Stored data:
## flow/design.v

```verilog
`timescale 1ns / 1ps
module IF_stage(
    input clk,					 
    input rst,					 
	 input load_pc,			 
	 input [15:0] pc_in,		 
    output reg [15:0] pc	 
    );
	always @(posedge clk or posedge rst or posedge load_pc)
	begin
			if(rst)
				pc <= 16'hFFFF;
			else if(load_pc)
				pc <= pc_in;
			else if(clk)
				pc <= pc+1;
	end
endmodule
```

## flow/run.sh

```bash
#!/bin/bash
# OpenROAD 26Q1-2900-gdf79404cd8, Yosys 0.63+post, stock flow scripts
make -C /OpenROAD-flow-scripts/flow DESIGN_CONFIG=/design/flow/config.mk WORK_HOME=/design/flow/orfs finish
```

## flow/config.mk

```make
export PLATFORM = sky130hd
export DESIGN_NAME = IF_stage
export DESIGN_NICKNAME = IF_stage
export VERILOG_FILES = /design/flow/design.v
export SDC_FILE = /design/flow/constraint.sdc
export NUM_CORES = 4
export LEC_CHECK = 1
export CORE_AREA = 10 10 85 85
export DIE_AREA = 0 0 95 95
```

## flow/constraint.sdc

```tcl
current_design IF_stage

set clk_period 4.2
set clk_io_pct 0.2

create_clock -name clk0 -period $clk_period [get_ports {clk}]

set non_clock_inputs [all_inputs -no_clocks]
set_input_delay [expr $clk_period * $clk_io_pct] -clock clk0 $non_clock_inputs
set_output_delay [expr $clk_period * $clk_io_pct] -clock clk0 [all_outputs]
```

==> results.py <==
# Physical implementation metrics
metrics = {
    "die": {
        "core_area_um2": 5470,
        "dieWidth_um": 95,
        "dieArea_um2": 9030,
        "fp_util_pct": 18.7,
        "fp-row-count": 27,
        "die_h_um": 95,
        "ios": 35,
    },
    "global_routing": {
        "grtUsageTotal_pct": 6.26,
        "grt_pass1_vias": 831,
        "grt_pass1_wl_mm": 4.30,
        "grt_max_degree": 18,
        "antenna_found_initial": 0,
        "grt_overflow": 0,
    },
    "setup_path": {
        "path_class": "reg -> out",
        "rrSetupSlack_ps": 2570,
        "arrival_ps": 1460,
        "cp-start-kind": "flop",
        "worstPathCellList": "clkdlybuf4s50_1",
        "crit_path_top_delay_cell": "dfbbp_1",
        "path_buffers": 1,
        "critical-path-max-stage-delay_ps": 680,
        "critical_path.top_delay_family": "flip-flops",
        "cp_max_fo": 6,
        "cp_data_required_time_ps": 3360,
        "crit_path_end_kind": "primary output",
    },
    "route": {
        "first_pass_iters": 4,
        "detail_route.iter0.violations": 34,
        "via_per_inst": 4.15,
        "routed_wirelength_mm": 2.66,
        "wire_per_inst_um": 13.4,
        "ant_nets": 0,
        "n_antenna_cell": 0,
        "drc": 0,
        "dr_total_vias": 826,
    },
    "synthesis": {
        "yosysCellCount": 94,
        "ys_sh_aoi_pct": 7.80,
        "synthTopLogicFamily": "simple AND/OR/NAND/NOR gates",
        "synthMuxAreaShare_pct": 0,
        "ys_seq_share_pct": 50.7,
        "synthCells": 94,
        "simple_gate_area_share_pct": 25.6,
        "ys_seq_elements": 16,
        "ys_warn_count": 2,
        "syn-cell-area_um2": 1030,
        "ys_area_um2": 1030,
        "ys_types": 17,
        "ys_sh_xor_pct": 12.0,
        "syn_avg_cell_area_um2": 10.9,
        "adder_share_pct": 1.22,
    },
    "final_timing": {
        "skew_ps": 1.50,
        "tightest_slew_ps": 652,
        "rsz0062_at_grt": "no",
        "hold_viol": 0,
        "post-route-min-period_ps": 2300,
        "finalSetupViolCount": 0,
        "max-slew-margin-rel_pct": 56.4,
        "tns_ps": 0,
        "finalClockPeriodUsage_pct": 54.8,
        "drv_slew": 0,
        "timing.fmax_mhz": 434,
    },
    "worst_hold_path": {
        "min_path_type": "reg -> reg",
    },
    "pwr": {
        "vdd_drop_max_uv": 117,
        "finalPower_w": 0.000369,
        "p_int_w": 0.000300,
        "swShare_pct": 18.7,
        "p_comb_share_pct": 9.9,
        "pwr-share-clk_pct": 37.1,
        "switchingPower_w": 0.0000690,
        "power_density_nw_per_um2": 248,
        "seqPwrFrac_pct": 53.1,
        "power_leakage_nw": 0.542,
    },
    "place": {
        "io_buffers": 34,
        "place_congestion": 0.768,
        "dp_hpwl_mm": 2.07,
    },
    "job": {
        "cap_violations": 0,
        "tool_warnings": 40,
    },
    "clocking": {
        "cts_resized": 0,
        "cts_tree": "built",
        "clock_sinks": 16,
        "post_cts_buffers": 0,
        "htree_levels": 1,
        "cts_buffers": 3,
        "clock_latency_ps": 250,
        "clkTransAtPathRegs_ps": 60,
        "holdBufCountCts": 0,
        "clockRootBuffer": "clkbuf_8",
        "cts_buffer_depth": 2,
    },
    "final_layout": {
        "lay_top_cells": "clkdlybuf4s50_1, nand2b_1, a21oi_1, dfbbp_1, xor2_1",
        "drive_above_1_share_pct": 7.09,
        "area_growth_pct": 45.4,
        "lay_top_count": "clkdlybuf4s50_1",
        "largest_reg_flops": 16,
        "reg.largest.list": "pc x16",
        "regMostFlops": "pc",
    },
    "status": {
        "outcome": "completed",
    },
}
-- through the flow --
stage / setup slack [ps] / cell area, um2 / utilization, % / instances / hold WS (ps)
after floorplan: 2590 / 1030 / - / 94 / 412
after global placement: 1790 / 1440 / 26.2 / 195 / 429
after detailed placement: 1800 / 1440 / 26.2 / 195 / 429
after CTS: 1870 / 1490 / 27.3 / 199 / 444
after global routing: 1820 / 1490 / 27.3 / 199 / 467
final: 1900 / 1490 / 27.3 / 199 / 448
-- cells in the mapped netlist, drive strengths merged --
master | instances | area share, %
nand4 | 3 | 3.3
nand2 | 4 | 1.5
nand2b | 16 | 9.8
nor4 | 4 | 4.9
inv | 2 | 0.73
buf | 1 | 0.49
dfbbp | 16 | 51
nor3 | 4 | 2.0
nand3 | 5 | 2.4
a21oi | 16 | 7.8
and2b | 1 | 0.73
clkbuf | 4 | 1.5
ha | 1 | 1.2
xnor2 | 4 | 3.4
nor2 | 3 | 1.1
xor2 | 10 | 8.5
-- final timing paths --
path | cells past startpoint | end | start
worst max register to register | 3 | pc[13]$_DFFSR_PPP_ | pc[2]$_DFFSR_PPP_
worst min-delay path | 0 | pc[0]$_DFFSR_PPP_ | pc[0]$_DFFSR_PPP_
max in group asynchronous | 3 | pc[14]$_DFFSR_PPP_ | rst
worst min register to register | 0 | pc[0]$_DFFSR_PPP_ | pc[0]$_DFFSR_PPP_
min in group asynchronous | 2 | pc[9]$_DFFSR_PPP_ | pc_in[9]
worst max-delay path | 1 | pc[3] | pc[3]$_DFFSR_PPP_
-- cell families (layout without fill, tap and decap cells) --
group / Yosys count / in the layout
simple gates: 40 / 40
buf+inv: 7 / 40
flops: 16 / 16
fa+ha+maj: 1 / 1
xor+xnor: 14 / 14
compound gates: 16 / 16
-- metal layers --
layer  track usage [%]  routed length [um]  vias to the layer above
li1                  -                   -                      407
met1              8.71                1210                      388
met2              8.92                1140                       29
met3              3.13                 296                        2
met4             0.623                  14                        0
met5                 0                   0                        -
-- cell type report --
| class | instances | area [um2] |
|---|---|---|
| Multi-Input combinational cell | 71 | 478 |
| Timing Repair Buffer | 34 | 340 |
| Sequential cell | 16 | 520 |
| Tap cell | 72 | 90.1 |
| Inverter | 2 | 7.51 |
| Clock buffer | 4 | 55.1 |
| Fill cell | 583 | 3980 |
-- power groups by stage --
stage / sequential, W / clock (W) / combinational [W]
finish: 0.000196 / 0.000137 / 0.0000364
CTS: 0.000196 / 0.000142 / 0.0000369
global route: 0.000196 / 0.000147 / 0.0000406
Power is estimated from default activity; no workload was simulated.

Problem:
Show all lines in the preceding material that have "scripts" in them.

Reply:
# OpenROAD 26Q1-2900-gdf79404cd8, Yosys 0.63+post, stock flow scripts
make -C /OpenROAD-flow-scripts/flow DESIGN_CONFIG=/design/flow/config.mk WORK_HOME=/design/flow/orfs finish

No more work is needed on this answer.